Macquarie brings the cloud to Sydney
Macquarie Data Centres has “topped out” an $85 million facility in Sydney, its third asset there, as the sector rides a wave of increased demand for information storage, spurred on during the pandemic disruption.
While the structural build was completed this week, the facility, at Macquarie Park, known as Intellicentre 3 East or IC3E, will be fully kitted out by the end of the year.
The three data centres at Macquarie Park will have a total capacity of 43 megawatts and when the campus is completed, Macquarie, the data centres business of ASX-listed Macquarie Telecom Group, will have invested close to $500 million.

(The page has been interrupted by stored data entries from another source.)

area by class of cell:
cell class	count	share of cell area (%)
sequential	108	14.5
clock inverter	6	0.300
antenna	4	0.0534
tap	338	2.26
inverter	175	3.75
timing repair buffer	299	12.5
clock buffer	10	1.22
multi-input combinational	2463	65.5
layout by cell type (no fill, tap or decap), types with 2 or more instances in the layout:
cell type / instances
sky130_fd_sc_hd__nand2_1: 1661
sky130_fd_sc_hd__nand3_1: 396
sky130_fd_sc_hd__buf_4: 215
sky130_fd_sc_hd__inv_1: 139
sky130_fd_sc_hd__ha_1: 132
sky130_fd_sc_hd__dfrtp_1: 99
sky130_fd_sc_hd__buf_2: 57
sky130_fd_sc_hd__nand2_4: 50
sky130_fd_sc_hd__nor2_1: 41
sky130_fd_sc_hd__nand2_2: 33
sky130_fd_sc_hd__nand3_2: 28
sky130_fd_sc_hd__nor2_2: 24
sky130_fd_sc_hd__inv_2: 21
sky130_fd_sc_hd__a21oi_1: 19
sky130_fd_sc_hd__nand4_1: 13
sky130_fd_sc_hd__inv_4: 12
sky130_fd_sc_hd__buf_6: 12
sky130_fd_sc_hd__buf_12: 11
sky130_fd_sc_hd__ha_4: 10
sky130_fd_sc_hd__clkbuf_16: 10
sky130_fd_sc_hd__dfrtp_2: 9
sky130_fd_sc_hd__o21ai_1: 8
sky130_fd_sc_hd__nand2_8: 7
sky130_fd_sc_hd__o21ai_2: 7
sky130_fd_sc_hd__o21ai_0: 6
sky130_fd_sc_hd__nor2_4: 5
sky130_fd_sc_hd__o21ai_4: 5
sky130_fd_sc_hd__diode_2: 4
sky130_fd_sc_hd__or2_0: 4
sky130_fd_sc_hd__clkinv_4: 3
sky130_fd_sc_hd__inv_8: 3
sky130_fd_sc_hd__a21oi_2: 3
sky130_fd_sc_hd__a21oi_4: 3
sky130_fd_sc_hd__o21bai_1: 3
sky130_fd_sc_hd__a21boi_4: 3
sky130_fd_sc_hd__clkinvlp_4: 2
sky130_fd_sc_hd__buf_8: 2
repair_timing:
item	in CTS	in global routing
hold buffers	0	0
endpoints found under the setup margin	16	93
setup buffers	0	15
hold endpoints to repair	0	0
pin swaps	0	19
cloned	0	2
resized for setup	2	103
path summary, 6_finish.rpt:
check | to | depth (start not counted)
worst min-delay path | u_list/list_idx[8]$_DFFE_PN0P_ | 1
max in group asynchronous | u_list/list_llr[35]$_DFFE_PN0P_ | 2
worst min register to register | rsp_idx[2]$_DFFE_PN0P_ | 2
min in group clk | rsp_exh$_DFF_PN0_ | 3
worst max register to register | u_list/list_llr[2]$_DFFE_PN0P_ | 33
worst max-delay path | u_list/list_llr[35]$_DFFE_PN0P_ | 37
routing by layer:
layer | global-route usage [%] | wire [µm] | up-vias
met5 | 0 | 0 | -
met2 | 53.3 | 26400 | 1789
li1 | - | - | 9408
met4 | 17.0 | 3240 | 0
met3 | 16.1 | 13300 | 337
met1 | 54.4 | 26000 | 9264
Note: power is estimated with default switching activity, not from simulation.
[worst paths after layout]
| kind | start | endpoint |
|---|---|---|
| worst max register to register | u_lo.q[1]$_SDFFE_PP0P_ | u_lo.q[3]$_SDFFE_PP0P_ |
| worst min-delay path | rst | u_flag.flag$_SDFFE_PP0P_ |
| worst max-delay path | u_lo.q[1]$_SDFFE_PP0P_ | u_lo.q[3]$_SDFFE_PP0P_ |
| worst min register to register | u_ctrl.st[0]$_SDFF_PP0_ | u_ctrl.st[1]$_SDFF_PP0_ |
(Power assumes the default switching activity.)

Another data centre is nearing completion at Macquarie’s Canberra campus, which will hold two facilities.
David Hirst, Macquarie Data Centres group executive, said the pandemic disruption had both accelerated existing demand and created new demand, such as rapid take-up of video-conferencing for both work and with friends.

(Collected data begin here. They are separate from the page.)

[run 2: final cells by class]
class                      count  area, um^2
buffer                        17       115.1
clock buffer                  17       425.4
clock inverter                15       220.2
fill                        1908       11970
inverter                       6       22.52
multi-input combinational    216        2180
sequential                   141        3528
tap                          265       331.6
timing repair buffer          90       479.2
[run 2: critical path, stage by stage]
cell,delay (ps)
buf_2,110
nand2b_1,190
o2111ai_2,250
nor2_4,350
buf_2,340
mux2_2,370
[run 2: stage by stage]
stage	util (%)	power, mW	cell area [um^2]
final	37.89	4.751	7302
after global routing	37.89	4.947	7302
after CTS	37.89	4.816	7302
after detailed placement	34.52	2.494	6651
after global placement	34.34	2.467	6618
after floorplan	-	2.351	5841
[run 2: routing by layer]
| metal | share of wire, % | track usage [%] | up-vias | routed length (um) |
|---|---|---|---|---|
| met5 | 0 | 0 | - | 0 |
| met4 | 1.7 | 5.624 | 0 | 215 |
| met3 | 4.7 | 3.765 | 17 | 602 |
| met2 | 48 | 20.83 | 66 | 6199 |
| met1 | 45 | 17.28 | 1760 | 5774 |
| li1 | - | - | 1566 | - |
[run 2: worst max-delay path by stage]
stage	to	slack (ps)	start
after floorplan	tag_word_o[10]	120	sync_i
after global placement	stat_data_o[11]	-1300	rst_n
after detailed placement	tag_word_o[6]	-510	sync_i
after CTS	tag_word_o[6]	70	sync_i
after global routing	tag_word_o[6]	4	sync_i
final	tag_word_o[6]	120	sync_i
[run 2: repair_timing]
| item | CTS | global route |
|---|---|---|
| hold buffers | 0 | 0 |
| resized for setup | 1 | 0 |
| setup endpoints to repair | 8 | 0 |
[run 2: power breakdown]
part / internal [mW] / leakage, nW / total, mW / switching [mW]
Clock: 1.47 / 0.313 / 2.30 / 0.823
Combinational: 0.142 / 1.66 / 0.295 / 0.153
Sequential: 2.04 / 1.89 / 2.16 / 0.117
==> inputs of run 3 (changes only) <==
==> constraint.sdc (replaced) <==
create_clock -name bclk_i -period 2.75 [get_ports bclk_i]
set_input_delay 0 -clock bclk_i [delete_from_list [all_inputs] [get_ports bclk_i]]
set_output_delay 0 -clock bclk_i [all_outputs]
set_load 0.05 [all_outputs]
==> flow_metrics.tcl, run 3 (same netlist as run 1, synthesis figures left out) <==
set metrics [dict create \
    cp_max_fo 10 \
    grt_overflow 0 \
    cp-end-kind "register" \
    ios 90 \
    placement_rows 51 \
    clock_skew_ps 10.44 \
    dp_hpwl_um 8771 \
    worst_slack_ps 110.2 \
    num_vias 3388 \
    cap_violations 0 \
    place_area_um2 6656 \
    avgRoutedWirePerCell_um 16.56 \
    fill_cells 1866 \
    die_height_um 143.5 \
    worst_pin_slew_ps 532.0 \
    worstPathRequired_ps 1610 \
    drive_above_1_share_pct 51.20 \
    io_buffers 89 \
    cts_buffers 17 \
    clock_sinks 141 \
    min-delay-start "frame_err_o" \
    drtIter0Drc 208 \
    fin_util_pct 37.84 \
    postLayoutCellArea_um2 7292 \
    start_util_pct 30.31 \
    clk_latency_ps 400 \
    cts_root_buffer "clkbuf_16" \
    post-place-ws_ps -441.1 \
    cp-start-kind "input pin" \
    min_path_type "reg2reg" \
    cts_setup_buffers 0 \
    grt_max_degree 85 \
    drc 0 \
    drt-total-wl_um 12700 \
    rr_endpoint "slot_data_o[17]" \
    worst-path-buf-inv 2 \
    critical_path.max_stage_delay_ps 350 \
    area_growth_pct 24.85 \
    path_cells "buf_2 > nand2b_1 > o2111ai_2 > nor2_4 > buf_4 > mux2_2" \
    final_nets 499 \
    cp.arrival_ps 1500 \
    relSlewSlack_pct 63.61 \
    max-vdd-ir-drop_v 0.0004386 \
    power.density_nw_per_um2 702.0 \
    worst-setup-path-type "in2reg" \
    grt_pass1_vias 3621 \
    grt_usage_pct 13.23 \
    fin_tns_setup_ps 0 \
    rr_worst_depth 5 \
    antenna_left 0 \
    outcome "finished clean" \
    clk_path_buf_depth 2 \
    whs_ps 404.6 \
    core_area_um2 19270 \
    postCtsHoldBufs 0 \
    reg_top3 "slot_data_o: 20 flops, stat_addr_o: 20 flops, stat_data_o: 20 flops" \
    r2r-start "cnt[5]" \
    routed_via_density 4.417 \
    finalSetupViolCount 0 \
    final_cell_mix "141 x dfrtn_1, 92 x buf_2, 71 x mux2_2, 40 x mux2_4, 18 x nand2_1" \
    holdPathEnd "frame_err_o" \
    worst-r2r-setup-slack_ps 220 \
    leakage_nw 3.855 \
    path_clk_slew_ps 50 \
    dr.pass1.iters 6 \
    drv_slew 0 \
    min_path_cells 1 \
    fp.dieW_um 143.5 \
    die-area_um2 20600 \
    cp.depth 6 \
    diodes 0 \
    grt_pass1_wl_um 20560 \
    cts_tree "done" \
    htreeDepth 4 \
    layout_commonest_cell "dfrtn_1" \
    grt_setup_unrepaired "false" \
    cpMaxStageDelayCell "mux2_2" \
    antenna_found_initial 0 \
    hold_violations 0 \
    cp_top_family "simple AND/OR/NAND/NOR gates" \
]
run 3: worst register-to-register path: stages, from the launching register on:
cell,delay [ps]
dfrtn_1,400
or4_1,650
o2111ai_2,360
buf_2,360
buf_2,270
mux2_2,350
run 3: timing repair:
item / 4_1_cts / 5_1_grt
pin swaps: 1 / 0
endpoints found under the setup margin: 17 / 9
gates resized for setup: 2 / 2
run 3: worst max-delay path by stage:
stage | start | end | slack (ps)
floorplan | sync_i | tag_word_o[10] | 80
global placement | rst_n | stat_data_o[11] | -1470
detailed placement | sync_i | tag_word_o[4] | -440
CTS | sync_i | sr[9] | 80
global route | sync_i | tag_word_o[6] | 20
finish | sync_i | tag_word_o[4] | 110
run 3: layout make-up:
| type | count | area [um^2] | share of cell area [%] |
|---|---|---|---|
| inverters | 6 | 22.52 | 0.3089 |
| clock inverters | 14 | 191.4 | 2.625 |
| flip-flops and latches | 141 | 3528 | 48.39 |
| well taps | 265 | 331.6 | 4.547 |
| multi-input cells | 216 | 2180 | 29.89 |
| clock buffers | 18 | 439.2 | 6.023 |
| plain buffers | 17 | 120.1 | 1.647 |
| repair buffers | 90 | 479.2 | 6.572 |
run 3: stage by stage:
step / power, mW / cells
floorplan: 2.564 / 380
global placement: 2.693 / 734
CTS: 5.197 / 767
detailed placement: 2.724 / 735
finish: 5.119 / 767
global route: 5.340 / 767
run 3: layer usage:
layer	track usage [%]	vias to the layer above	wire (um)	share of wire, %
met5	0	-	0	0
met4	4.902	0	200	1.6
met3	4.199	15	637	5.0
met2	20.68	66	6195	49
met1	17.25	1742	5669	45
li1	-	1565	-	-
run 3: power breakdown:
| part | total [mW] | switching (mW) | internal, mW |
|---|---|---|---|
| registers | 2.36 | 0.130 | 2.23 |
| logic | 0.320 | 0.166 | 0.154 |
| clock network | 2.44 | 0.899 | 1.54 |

“There are more people on more video than there has ever been before,” he told The Australian Financial Review.
Such uptake added to broader trends already driving demand for data storage, including the “journey to the cloud”, as more companies shifted their operations online, the internet of things, as well as e-commerce and the automation of supply chains.

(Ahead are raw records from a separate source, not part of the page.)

### config.mk
export PLATFORM = sky130hd
export DESIGN_NAME = pwm_fault_guard
export DESIGN_NICKNAME = d
export VERILOG_FILES = /design/src/rtl/pfg_pkg.sv /design/src/rtl/pfg_trip_front.sv /design/src/rtl/pfg_regfile.sv /design/src/rtl/pfg_sequencer.sv /design/src/rtl/pwm_fault_guard.sv
export SDC_FILE = /design/constraint.sdc
export NUM_CORES = 1
export LEC_CHECK = 0
export BUFFER_PORTS_ARGS = -buffer_cell sky130_fd_sc_hd__clkbuf_2
export CAP_MARGIN = 20
export CELL_PAD_IN_SITES_DETAIL_PLACEMENT = 0
export CELL_PAD_IN_SITES_GLOBAL_PLACEMENT = 2
export CORE_MARGIN = 2
export CORE_UTILIZATION = 30
export CTS_BUF_LIST = sky130_fd_sc_hd__clkbuf_16
export DETAILED_ROUTE_END_ITERATION = 10
export GPL_ROUTABILITY_DRIVEN = 0
export PLACE_DENSITY = 0.65
export SKIP_CTS_REPAIR_TIMING = 1
export SYNTH_ARGS = -nofsm -noshare
export SYNTH_HDL_FRONTEND = slang
export SYNTH_SLANG_ARGS = --single-unit
### constraint.sdc
create_clock -name clk -period 2.3 [get_ports clk]
set_clock_uncertainty 0.05 [all_clocks]
set_input_delay 0 -clock clk [delete_from_list [all_inputs] [get_ports clk]]
set_output_delay 0 -clock clk [all_outputs]
set_load 0.1 [all_outputs]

“COVID has obviously put us in an environment where those things have been accelerated. Those trends are here to stay for many years to come,” Mr Hirst said.
“All that data has to be stored, analysed, computed. It lives in clouds. Clouds live in data centres.”
Macquarie’s IC3 facility is designed to meet the needs of global companies, particularly hyperscalers and Software-as-a-Service providers, he said.
“Consumer expectations for high-quality digital experiences are on the rise and have been accelerated by COVID,” he said.
“Global SaaS companies, like the Netflix and Zooms of the world, need local data centres in region to help deliver on these expectations and ensure quality customer service.”
Macquarie’s initiatives come as a boom sweeps across the data centre sector. This week ASX-listed operator NextDC struck a $1.5 billion bank debt deal that will allow it to power up its development pipeline, including major projects in Sydney and Melbourne
Other players are taking major strides. AirTrunk, now majority-owned by the unrelated Macquarie Group’s infrastructure arm, is moving ahead with a huge data centre campus east of Tokyo.
Another big player in the local market is Nasdaq-listed Equinix, which has 17 facilities in Australia, including two in Perth which are reaping the benefit of direct connection to Singapore through sub-sea cables.